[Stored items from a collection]

==> src/rtl/pac_pkg.sv <==
package pac_pkg;

    typedef enum logic [1:0] {
        ACC_READ  = 2'b00,
        ACC_WRITE = 2'b01,
        ACC_FETCH = 2'b10,
        ACC_ALT   = 2'b11
    } acc_kind_e;

    localparam int unsigned CODE_W   = 3;
    localparam int unsigned FC_PROT  = 0;
    localparam int unsigned FC_WRITE = 1;
    localparam int unsigned FC_USER  = 2;

    typedef struct packed {
        logic              grant;
        logic [CODE_W-1:0] code;
    } verdict_t;

endpackage
**src/rtl/crc_stream_pkg.sv**
```systemverilog
package crc_stream_pkg;
  typedef enum logic {
    MODE_PASS   = 1'b0,
    MODE_APPEND = 1'b1
  } out_mode_e;
endpackage

```
**src/rtl/crc_len_mask.sv**
```systemverilog
module crc_len_mask #(
  parameter int CRC_W = 16,
  localparam int LW = $clog2(CRC_W)
) (
  input  logic [LW-1:0]    len_m1,
  output logic [CRC_W-1:0] mask
);
  for (genvar gi = 0; gi < CRC_W; gi++) begin : g_bit
    assign mask[gi] = (LW'(gi) <= len_m1);
  end
endmodule

```
**src/rtl/crc_bit_step.sv**
```systemverilog
module crc_bit_step #(
  parameter int CRC_W = 16,
  localparam int LW = $clog2(CRC_W)
) (
  input  logic [CRC_W-1:0] cur,
  input  logic [CRC_W-1:0] poly,
  input  logic [CRC_W-1:0] mask,
  input  logic [LW-1:0]    tap_idx,
  input  logic             din,
  output logic [CRC_W-1:0] nxt
);
  logic             fb;
  logic [CRC_W-1:0] shifted;

  always_comb begin
    fb      = cur[tap_idx] ^ din;
    shifted = {cur[CRC_W-2:0], 1'b0};
    nxt     = (fb ? (shifted ^ poly) : shifted) & mask;
  end
endmodule

```
**src/rtl/crc_byte_engine.sv**
```systemverilog
module crc_byte_engine #(
  parameter int CRC_W = 16,
  parameter int DW    = 8,
  localparam int LW = $clog2(CRC_W)
) (
  input  logic [CRC_W-1:0] cur,
  input  logic [CRC_W-1:0] poly,
  input  logic [CRC_W-1:0] mask,
  input  logic [LW-1:0]    tap_idx,
  input  logic [DW-1:0]    din,
  output logic [CRC_W-1:0] nxt
);
  logic [CRC_W-1:0] chain [DW+1];

  assign chain[0] = cur;

  for (genvar gs = 0; gs < DW; gs++) begin : g_step
    crc_bit_step #(.CRC_W(CRC_W)) i_step (
      .cur     (chain[gs]),
      .poly    (poly),
      .mask    (mask),
      .tap_idx (tap_idx),
      .din     (din[DW-1-gs]),
      .nxt     (chain[gs+1])
    );
  end

  assign nxt = chain[DW];
endmodule

```
**src/rtl/crc_stream_unit.sv**
```systemverilog
module crc_stream_unit #(
  parameter int CRC_W = 16,
  parameter int DW    = 8,
  localparam int LW = $clog2(CRC_W)
) (
  input  logic             clk,
  input  logic             rst_n,
  input  logic [CRC_W-1:0] cfg_poly,
  input  logic [LW-1:0]    cfg_len_m1,
  input  logic [CRC_W-1:0] cfg_seed,
  input  logic             cfg_append,
  input  logic             cfg_load,
  input  logic             in_valid,
  input  logic [DW-1:0]    in_data,
  output logic             in_ready,
  output logic             out_valid,
  output logic [DW-1:0]    out_data,
  input  logic             out_ready,
  output logic [CRC_W-1:0] crc_value
);
  import crc_stream_pkg::*;

  logic [CRC_W-1:0] len_mask;
  logic [CRC_W-1:0] stepped;
  logic [CRC_W-1:0] state_q, state_d;
  logic             state_en;
  logic             ov_q, ov_d;
  logic [DW-1:0]    od_q, od_d;
  logic             accept;
  out_mode_e        mode;

  crc_len_mask #(.CRC_W(CRC_W)) i_mask (
    .len_m1 (cfg_len_m1),
    .mask   (len_mask)
  );

  crc_byte_engine #(.CRC_W(CRC_W), .DW(DW)) i_engine (
    .cur     (state_q),
    .poly    (cfg_poly),
    .mask    (len_mask),
    .tap_idx (cfg_len_m1),
    .din     (in_data),
    .nxt     (stepped)
  );

  assign mode     = out_mode_e'(cfg_append);
  assign in_ready = !cfg_load && (!ov_q || out_ready);
  assign accept   = in_valid && in_ready;

  always_comb begin
    state_en = cfg_load || accept;
    state_d  = state_q;
    if (cfg_load) begin
      state_d = cfg_seed & len_mask;
    end else if (accept) begin
      state_d = stepped;
    end
  end

  always_comb begin
    ov_d = ov_q;
    od_d = od_q;
    if (accept) begin
      ov_d = 1'b1;
      od_d = (mode == MODE_APPEND) ? stepped[DW-1:0] : in_data;
    end else if (out_ready) begin
      ov_d = 1'b0;
    end
  end

  always_ff @(posedge clk or negedge rst_n) begin
    if (!rst_n) begin
      state_q <= '0;
    end else if (state_en) begin
      state_q <= state_d;
    end
  end

  always_ff @(posedge clk or negedge rst_n) begin
    if (!rst_n) begin
      ov_q <= 1'b0;
      od_q <= '0;
    end else begin
      ov_q <= ov_d;
      if (accept) begin
        od_q <= od_d;
      end
    end
  end

  assign out_valid = ov_q;
  assign out_data  = od_q;
  assign crc_value = state_q;
endmodule

```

What the exercise asks: Copy every record above verbatim and in full.

Answer box:
==> src/rtl/pac_pkg.sv <==
package pac_pkg;

    typedef enum logic [1:0] {
        ACC_READ  = 2'b00,
        ACC_WRITE = 2'b01,
        ACC_FETCH = 2'b10,
        ACC_ALT   = 2'b11
    } acc_kind_e;

    localparam int unsigned CODE_W   = 3;
    localparam int unsigned FC_PROT  = 0;
    localparam int unsigned FC_WRITE = 1;
    localparam int unsigned FC_USER  = 2;

    typedef struct packed {
        logic              grant;
        logic [CODE_W-1:0] code;
    } verdict_t;

endpackage
**src/rtl/crc_stream_pkg.sv**
```systemverilog
package crc_stream_pkg;
  typedef enum logic {
    MODE_PASS   = 1'b0,
    MODE_APPEND = 1'b1
  } out_mode_e;
endpackage

```
**src/rtl/crc_len_mask.sv**
```systemverilog
module crc_len_mask #(
  parameter int CRC_W = 16,
  localparam int LW = $clog2(CRC_W)
) (
  input  logic [LW-1:0]    len_m1,
  output logic [CRC_W-1:0] mask
);
  for (genvar gi = 0; gi < CRC_W; gi++) begin : g_bit
    assign mask[gi] = (LW'(gi) <= len_m1);
  end
endmodule

```
**src/rtl/crc_bit_step.sv**
```systemverilog
module crc_bit_step #(
  parameter int CRC_W = 16,
  localparam int LW = $clog2(CRC_W)
) (
  input  logic [CRC_W-1:0] cur,
  input  logic [CRC_W-1:0] poly,
  input  logic [CRC_W-1:0] mask,
  input  logic [LW-1:0]    tap_idx,
  input  logic             din,
  output logic [CRC_W-1:0] nxt
);
  logic             fb;
  logic [CRC_W-1:0] shifted;

  always_comb begin
    fb      = cur[tap_idx] ^ din;
    shifted = {cur[CRC_W-2:0], 1'b0};
    nxt     = (fb ? (shifted ^ poly) : shifted) & mask;
  end
endmodule

```
**src/rtl/crc_byte_engine.sv**
```systemverilog
module crc_byte_engine #(
  parameter int CRC_W = 16,
  parameter int DW    = 8,
  localparam int LW = $clog2(CRC_W)
) (
  input  logic [CRC_W-1:0] cur,
  input  logic [CRC_W-1:0] poly,
  input  logic [CRC_W-1:0] mask,
  input  logic [LW-1:0]    tap_idx,
  input  logic [DW-1:0]    din,
  output logic [CRC_W-1:0] nxt
);
  logic [CRC_W-1:0] chain [DW+1];

  assign chain[0] = cur;

  for (genvar gs = 0; gs < DW; gs++) begin : g_step
    crc_bit_step #(.CRC_W(CRC_W)) i_step (
      .cur     (chain[gs]),
      .poly    (poly),
      .mask    (mask),
      .tap_idx (tap_idx),
      .din     (din[DW-1-gs]),
      .nxt     (chain[gs+1])
    );
  end

  assign nxt = chain[DW];
endmodule

```
**src/rtl/crc_stream_unit.sv**
```systemverilog
module crc_stream_unit #(
  parameter int CRC_W = 16,
  parameter int DW    = 8,
  localparam int LW = $clog2(CRC_W)
) (
  input  logic             clk,
  input  logic             rst_n,
  input  logic [CRC_W-1:0] cfg_poly,
  input  logic [LW-1:0]    cfg_len_m1,
  input  logic [CRC_W-1:0] cfg_seed,
  input  logic             cfg_append,
  input  logic             cfg_load,
  input  logic             in_valid,
  input  logic [DW-1:0]    in_data,
  output logic             in_ready,
  output logic             out_valid,
  output logic [DW-1:0]    out_data,
  input  logic             out_ready,
  output logic [CRC_W-1:0] crc_value
);
  import crc_stream_pkg::*;

  logic [CRC_W-1:0] len_mask;
  logic [CRC_W-1:0] stepped;
  logic [CRC_W-1:0] state_q, state_d;
  logic             state_en;
  logic             ov_q, ov_d;
  logic [DW-1:0]    od_q, od_d;
  logic             accept;
  out_mode_e        mode;

  crc_len_mask #(.CRC_W(CRC_W)) i_mask (
    .len_m1 (cfg_len_m1),
    .mask   (len_mask)
  );

  crc_byte_engine #(.CRC_W(CRC_W), .DW(DW)) i_engine (
    .cur     (state_q),
    .poly    (cfg_poly),
    .mask    (len_mask),
    .tap_idx (cfg_len_m1),
    .din     (in_data),
    .nxt     (stepped)
  );

  assign mode     = out_mode_e'(cfg_append);
  assign in_ready = !cfg_load && (!ov_q || out_ready);
  assign accept   = in_valid && in_ready;

  always_comb begin
    state_en = cfg_load || accept;
    state_d  = state_q;
    if (cfg_load) begin
      state_d = cfg_seed & len_mask;
    end else if (accept) begin
      state_d = stepped;
    end
  end

  always_comb begin
    ov_d = ov_q;
    od_d = od_q;
    if (accept) begin
      ov_d = 1'b1;
      od_d = (mode == MODE_APPEND) ? stepped[DW-1:0] : in_data;
    end else if (out_ready) begin
      ov_d = 1'b0;
    end
  end

  always_ff @(posedge clk or negedge rst_n) begin
    if (!rst_n) begin
      state_q <= '0;
    end else if (state_en) begin
      state_q <= state_d;
    end
  end

  always_ff @(posedge clk or negedge rst_n) begin
    if (!rst_n) begin
      ov_q <= 1'b0;
      od_q <= '0;
    end else begin
      ov_q <= ov_d;
      if (accept) begin
        od_q <= od_d;
      end
    end
  end

  assign out_valid = ov_q;
  assign out_data  = od_q;
  assign crc_value = state_q;
endmodule

```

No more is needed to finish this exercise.